815 lines. Most of it is plumbing — walking the AST, unifying types, reporting errors with spans. But buried in there is the seed of the capability system.

The idea is straightforward. Types crossing actor boundaries must be Send, meaning no mutable references to shared state. Types inside a frozen actor must be Frozen — deeply immutable, no interior mutability, nothing that could change after construction. Violate either constraint and the compiler rejects the program. An entire class of data races becomes a compile-time error instead of something you discover at 3 AM under production load.

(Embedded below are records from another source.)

[config.mk]
export PLATFORM = sky130hd
export DESIGN_NAME = frame_word_counter
export DESIGN_NICKNAME = d
export VERILOG_FILES = /design/src/source/switch_pkg.sv /design/src/source/frame_word_counter.sv
export VERILOG_INCLUDE_DIRS = /design/src /design/src/source
export SDC_FILE = /design/constraint.sdc
export NUM_CORES = 1
export LEC_CHECK = 0
export ABC_AREA = 1
export BUFFER_PORTS_ARGS = -buffer_cell sky130_fd_sc_hd__buf_2
export CORE_AREA = 2 2 39 41
export CTS_CLUSTER_DIAMETER = 200
export DETAILED_ROUTE_END_ITERATION = 8
export DIE_AREA = 0 0 41 43
export PLACE_DENSITY = 0.46
export SETUP_SLACK_MARGIN = 0.05
export SLEW_MARGIN = 10
export SYNTH_ARGS = -nofsm -noshare
export SYNTH_HDL_FRONTEND = slang
export SYNTH_SLANG_ARGS = --single-unit
[constraint.sdc]
create_clock -name clk -period 1.5 [get_ports clk]
set_clock_uncertainty 0.15 [all_clocks]
set_input_delay 0.15 -clock clk [delete_from_list [all_inputs] [get_ports clk]]
set_output_delay 0.15 -clock clk [all_outputs]
set_load 0.01 [all_outputs]
File: config.mk
export PLATFORM = sky130hd
export DESIGN_NAME = crc32_check
export DESIGN_NICKNAME = d
export VERILOG_FILES = /design/src/source/switch_pkg.sv /design/src/source/crc32_check.sv
export VERILOG_INCLUDE_DIRS = /design/src /design/src/source
export SDC_FILE = /design/constraint.sdc
export NUM_CORES = 1
export LEC_CHECK = 0
export BUFFER_PORTS_ARGS = -buffer_cell sky130_fd_sc_hd__buf_2
export CAP_MARGIN = 10
export CELL_PAD_IN_SITES_DETAIL_PLACEMENT = 0
export CELL_PAD_IN_SITES_GLOBAL_PLACEMENT = 2
export CORE_MARGIN = 2
export CORE_UTILIZATION = 40
export CTS_BUF_LIST = sky130_fd_sc_hd__clkbuf_16
export DETAILED_ROUTE_END_ITERATION = 10
export PLACE_DENSITY_LB_ADDON = 0.05
export REMOVE_ABC_BUFFERS = 1
export SLEW_MARGIN = 5
export SYNTH_ARGS = -nofsm -noshare
export SYNTH_HDL_FRONTEND = slang
export SYNTH_SLANG_ARGS = --single-unit
File: constraint.sdc
create_clock -name clk -period 4.86 [get_ports clk]
set_clock_uncertainty 0.2 [all_clocks]
set_input_delay 0.243 -clock clk [delete_from_list [all_inputs] [get_ports clk]]
set_output_delay 0.243 -clock clk [all_outputs]
set_load 0.02 [all_outputs]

At this stage the checker only handles primitives, function types, and basic inference. Generics and actor types aren’t wired up. Just enough to type-check arithmetic and function calls.

Lowering to IR and C

IR — 3:35 AM

The intermediate representation uses SSA form, where every value gets assigned to a numbered register exactly once:

// SSA Register representation
pub struct Register(pub u32);
// Display as %0, %1, %2, etc.
// Instructions like: %3 = add %1, %2
//                    %1 = const i32 42

SSA makes future optimization passes cleaner — dead code elimination, constant propagation, register allocation all benefit from the guarantee that each register is written once. None of that matters yet. But having the IR in SSA form from the start means those passes can slot in later without restructuring the pipeline.

Code generation — 3:44 AM

Two codegen paths emerged: one that walks the IR, and one that translates the AST directly to C. The IR-based path is more principled. The direct AST-to-C path is more practical. For bootstrapping, practical won.

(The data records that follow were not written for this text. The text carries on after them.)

`src/source/switch_cfg.svh`:
```
`ifndef SWITCH_CFG_SVH
`define SWITCH_CFG_SVH

//////////////////////////////
// port side
//////////////////////////////

`define SW_PORTS 4 // source ports feeding this egress

//////////////////////////////
// packet format
//////////////////////////////

`define SW_WORD_W 32 // data word
`define SW_PRIO_W 3  // header priority, larger wins

// word count per packet, legal range 1..15
`define SW_LEN_W 4

//////////////////////////////
// queue sizing
//////////////////////////////

`define SW_DATA_DEPTH 32 // words per source port
`define SW_HDR_DEPTH  4  // headers per source port

`endif

```
`src/source/switch_pkg.sv`:
```
package switch_pkg;

`include "switch_cfg.svh"

    //////////////////////////////
    // basic fields
    //////////////////////////////

    typedef logic [`SW_WORD_W-1:0] word_t;
    typedef logic [$clog2(`SW_PORTS)-1:0] port_t;
    typedef logic [`SW_PRIO_W-1:0] prio_t;
    typedef logic [`SW_LEN_W-1:0] len_t;

    // header as written by the fabric, one entry per packet
    typedef struct packed {
        prio_t       prio;
        logic [31:0] crc;  // expected crc-32 over the data words
        len_t        len;  // data words in the packet
    } header_t;

    //////////////////////////////
    // scheduler
    //////////////////////////////

    typedef enum logic [2:0] {
        IDLE,  // wait for a packet and link ready
        GRANT, // arbitration result arrives
        HDR,   // header pop, counter load
        SEND,  // word pops
        DRAIN  // last word leaves the queue
    } sched_state_t;

endpackage

```
`src/source/egress_sched_fsm.sv`:
```
`timescale 1ns/1ps

module egress_sched_fsm (
    input  logic                 clk,
    input  logic                 rst_n,
    input  logic                 any_req,
    input  logic                 out_ready,
    input  switch_pkg::port_t    grant,
    input  logic                 grant_vld,
    input  logic                 cnt_last,
    input  switch_pkg::header_t  hdr_head,
    input  logic [31:0]          crc_next,
    output logic                 arb_en,
    output switch_pkg::port_t    sel_port,
    output logic                 hdr_pop,
    output logic                 data_pop,
    output logic                 cnt_load,
    output switch_pkg::len_t     cnt_len,
    output logic                 cnt_dec,
    output logic                 crc_clr,
    output logic                 out_vld,
    output logic                 out_sop,
    output logic                 out_eop,
    output logic                 out_err
);

    switch_pkg::sched_state_t state;
    switch_pkg::sched_state_t state_nxt;

    logic [31:0] exp_crc;    // crc from the header being sent
    logic        first_pend; // next pop carries sop
    logic        pipe_vld;
    logic        pipe_first;
    logic        pipe_last;

    //////////////////////////////
    // next state
    //////////////////////////////

    always_comb begin
        state_nxt = state;
        case (state)
            switch_pkg::IDLE: begin
                if (any_req && out_ready) state_nxt = switch_pkg::GRANT;
            end
            switch_pkg::GRANT: begin
                if (grant_vld) state_nxt = switch_pkg::HDR;
            end
            switch_pkg::HDR: state_nxt = switch_pkg::SEND;
            switch_pkg::SEND: begin
                if (data_pop && cnt_last) state_nxt = switch_pkg::DRAIN;
            end
            switch_pkg::DRAIN: state_nxt = switch_pkg::IDLE; // last word on the bus now
            default: state_nxt = switch_pkg::IDLE;
        endcase
    end

    //////////////////////////////
    // strobes
    //////////////////////////////

    assign arb_en   = (state == switch_pkg::IDLE) && any_req && out_ready;
    assign hdr_pop  = (state == switch_pkg::HDR);
    assign cnt_load = (state == switch_pkg::HDR);
    assign crc_clr  = (state == switch_pkg::HDR);
    assign cnt_len  = hdr_head.len;

    // no pop while the link holds off
    assign data_pop = (state == switch_pkg::SEND) && out_ready;
    assign cnt_dec  = data_pop;

    always_ff @(posedge clk or negedge rst_n) begin
        if (!rst_n) begin
            state      <= switch_pkg::IDLE;
            sel_port   <= '0;
            first_pend <= 1'b0;
            pipe_vld   <= 1'b0;
            pipe_first <= 1'b0;
            pipe_last  <= 1'b0;
        end else begin
            state <= state_nxt;
            if (state == switch_pkg::GRANT && grant_vld) begin
                sel_port <= grant;
            end
            if (state == switch_pkg::HDR) begin
                first_pend <= 1'b1;
            end else if (data_pop) begin
                first_pend <= 1'b0;
            end
            // flags follow the pop by one cycle, like the queue data
            pipe_vld   <= data_pop;
            pipe_first <= data_pop && first_pend;
            pipe_last  <= data_pop && cnt_last;
        end
    end

    always_ff @(posedge clk) begin
        if (state == switch_pkg::HDR) begin
            exp_crc <= hdr_head.crc;
        end
    end

    assign out_vld = pipe_vld;
    assign out_sop = pipe_first;
    assign out_eop = pipe_last;
    assign out_err = pipe_last && (crc_next != exp_crc); // compare on the last word

endmodule

```
`config.mk`:
```
export PLATFORM = sky130hd
export DESIGN_NAME = egress_sched_fsm
export DESIGN_NICKNAME = d
export VERILOG_FILES = /design/src/source/switch_pkg.sv /design/src/source/egress_sched_fsm.sv
export VERILOG_INCLUDE_DIRS = /design/src /design/src/source
export SDC_FILE = /design/constraint.sdc
export NUM_CORES = 1
export LEC_CHECK = 0
export ABC_AREA = 0
export BUFFER_PORTS_ARGS = -buffer_cell sky130_fd_sc_hd__buf_2
export CORE_MARGIN = 2
export CORE_UTILIZATION = 44
export CTS_CLUSTER_DIAMETER = 50
export DETAILED_ROUTE_END_ITERATION = 12
export PLACE_DENSITY = 0.87
export SYNTH_ARGS = -nofsm -noshare
export SYNTH_HDL_FRONTEND = slang
export SYNTH_SLANG_ARGS = --single-unit
```
`constraint.sdc`:
```
create_clock -name clk -period 4.5 [get_ports clk]
set_input_delay 0.225 -clock clk [delete_from_list [all_inputs] [get_ports clk]]
set_output_delay 0.225 -clock clk [all_outputs]
set_load 0.005 [all_outputs]
```
======== Yosys cells after proc, flatten, opt, wreduce, memory -nomap -nowiden ========
Cells that the tools add are included.
cells by class
  equality and inequality tests ........... 7
  mux-type cells .......................... 6
  reductions and logical operators ........ 11
operators with widths
  cell                                           count
  != test 32 bit                                 1
  one-hot mux 3 bit (4 select lines)             1
  2-to-1 mux 3 bit                               3
  logical AND 1 bit                              8
  == test 3 x 2 -> 1 bit, second input constant  2
  != test 2 bit, second input constant           2
  == test 3 x 1 -> 1 bit, second input constant  1
  logical NOT 3 bit                              1
  AND reduction 3 bit                            1
  2-to-1 mux 1 bit                               2
  != test 2 x 1 -> 1 bit, second input constant  1
  nonzero test 2 bit                             1
word-level totals
  flip-flop bits (word level) ............. 41
  input bits .............................. 79
  logic and storage cells ................. 31

======== Longest topological paths before layout ========
  depth after elaboration ................. 5
  mapped depth ............................ 4
  gate-level depth less buffers ........... 4

======== Worst setup path before layout ========
OpenSTA, ideal clock, no wires.
  path type ............................... register to output
  from .................................... register state[0]
  to ...................................... output crc_clr
  data arrival time ....................... 3.454 ns
  data required time ...................... 4.275 ns
  setup slack ............................. 0.821 ns
  cell stages (with the launch flop) ...... 3
  cells stage by stage .................... dfrtp_1 nor3b_1 buf_4
on the way
  word-level cells in the longest chain between the ends .. 1
RTL lines
  element                 line                    text
  from (decl)             egress_sched_fsm.sv:27  switch_pkg::sched_state_t state;
  from (signal assigned)  egress_sched_fsm.sv:74  state <= switch_pkg::IDLE;
  from (signal assigned)  egress_sched_fsm.sv:81  state <= state_nxt;
  == test 3 x 2 -> 1 bit  -
  to (decl)               egress_sched_fsm.sv:20  output logic crc_clr,
Every way passes these cells.

======== Final worst setup path ========
  from .................................... register state[0]
  to ...................................... output crc_clr
on the way
  word-level cells in the longest chain between the ends .. 1
RTL lines
  element                 line                    text
  == test 3 x 2 -> 1 bit  egress_sched_fsm.sv:65  assign crc_clr = (state == switch_pkg::HDR);
Every way passes these cells.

The direct path walks the AST and emits C, introducing temporaries for every subexpression. Mechanical and predictable — no register allocation, no instruction scheduling. The generated code isn’t pretty, but it compiles with gcc and produces correct binaries. (That’s exactly what a first code generator needs to do.)

55

3:48 AM

Every compiler needs a first real program. Fibonacci is the classic choice because it quietly exercises everything — function calls, recursion, conditionals, arithmetic — so a correct result shakes out bugs across every stage simultaneously.

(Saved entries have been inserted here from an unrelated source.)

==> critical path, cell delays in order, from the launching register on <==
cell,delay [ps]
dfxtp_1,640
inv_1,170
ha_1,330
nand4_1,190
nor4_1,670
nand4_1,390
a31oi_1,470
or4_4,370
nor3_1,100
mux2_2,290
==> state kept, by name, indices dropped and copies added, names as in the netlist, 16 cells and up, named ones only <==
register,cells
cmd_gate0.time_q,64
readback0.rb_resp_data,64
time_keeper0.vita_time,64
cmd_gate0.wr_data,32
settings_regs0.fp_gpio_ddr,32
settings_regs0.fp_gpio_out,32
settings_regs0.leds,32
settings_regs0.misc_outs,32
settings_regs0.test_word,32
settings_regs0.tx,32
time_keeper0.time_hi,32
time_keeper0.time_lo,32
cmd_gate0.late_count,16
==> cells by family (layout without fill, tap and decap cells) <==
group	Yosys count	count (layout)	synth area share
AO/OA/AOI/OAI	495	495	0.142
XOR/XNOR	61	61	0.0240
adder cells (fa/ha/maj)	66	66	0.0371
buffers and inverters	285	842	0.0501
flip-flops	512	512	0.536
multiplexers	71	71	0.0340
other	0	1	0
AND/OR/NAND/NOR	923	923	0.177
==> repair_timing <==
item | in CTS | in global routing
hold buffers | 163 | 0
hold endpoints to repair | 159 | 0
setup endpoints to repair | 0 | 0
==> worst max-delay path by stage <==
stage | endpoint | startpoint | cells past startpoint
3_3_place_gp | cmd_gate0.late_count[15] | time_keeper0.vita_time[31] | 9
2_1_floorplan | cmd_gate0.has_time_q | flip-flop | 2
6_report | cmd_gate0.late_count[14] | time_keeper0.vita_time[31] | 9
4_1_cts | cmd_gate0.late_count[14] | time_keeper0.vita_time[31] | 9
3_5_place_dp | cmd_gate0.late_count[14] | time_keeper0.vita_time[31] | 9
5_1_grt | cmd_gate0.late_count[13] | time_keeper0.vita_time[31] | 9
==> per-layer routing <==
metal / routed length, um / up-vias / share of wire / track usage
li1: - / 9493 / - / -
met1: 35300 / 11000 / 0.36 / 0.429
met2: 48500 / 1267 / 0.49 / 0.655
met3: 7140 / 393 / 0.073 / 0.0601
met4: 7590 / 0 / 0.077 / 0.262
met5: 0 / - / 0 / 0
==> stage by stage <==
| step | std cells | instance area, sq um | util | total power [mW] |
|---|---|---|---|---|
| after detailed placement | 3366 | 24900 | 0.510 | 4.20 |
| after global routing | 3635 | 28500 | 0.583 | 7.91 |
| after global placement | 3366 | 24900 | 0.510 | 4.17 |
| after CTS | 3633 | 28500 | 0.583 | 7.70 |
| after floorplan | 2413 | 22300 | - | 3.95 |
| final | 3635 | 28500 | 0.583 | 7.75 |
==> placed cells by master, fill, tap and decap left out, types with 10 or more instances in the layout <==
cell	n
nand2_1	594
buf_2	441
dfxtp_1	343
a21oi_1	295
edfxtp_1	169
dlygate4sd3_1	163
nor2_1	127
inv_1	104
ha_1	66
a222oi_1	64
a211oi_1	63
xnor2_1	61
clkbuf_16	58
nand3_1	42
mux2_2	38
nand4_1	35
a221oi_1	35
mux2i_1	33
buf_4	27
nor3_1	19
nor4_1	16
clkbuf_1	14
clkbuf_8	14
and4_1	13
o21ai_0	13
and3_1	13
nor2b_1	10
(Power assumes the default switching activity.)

fn fibonacci(n: i32) -> i32 {
    if n <= 1 {
        n
    } else {
        fibonacci(n - 1) + fibonacci(n - 2)
    }
}

fn main() -> i32 {
    let result = fibonacci(10);
    println(result);
    0
}

The compiler turned that into this C:

int32_t fibonacci(int32_t n) {
    int temp_0 = n <= 1;
    if (temp_0) {
        return n;
    } else {
        int temp_1 = n - 1;
        int temp_2 = fibonacci(temp_1);
        int temp_3 = n - 2;
        int temp_4 = fibonacci(temp_3);
        int temp_5 = temp_2 + temp_4;
        return temp_5;
    }
    return 0;
}

Six temporaries for what a human would write as one expression. Every subexpression pulled into its own variable. Verbose, yes — but correct, readable, and trivial to debug. And gcc -O2 cleans up the redundancy anyway.

Pipe the C through gcc. Run the binary.

55.

The tenth Fibonacci number. Every stage — lexer, parser, type checker, IR, code generator — wired together and producing the right answer. Two hours from cargo init to a 16KB binary that does what it’s supposed to.

There’s a long list of things this compiler can’t do yet: actors, generics, closures, pattern matching, the standard library, error recovery, useful diagnostics. The generated C is mechanical, though it maps cleanly back to the source. But Hew source goes in and a running binary comes out.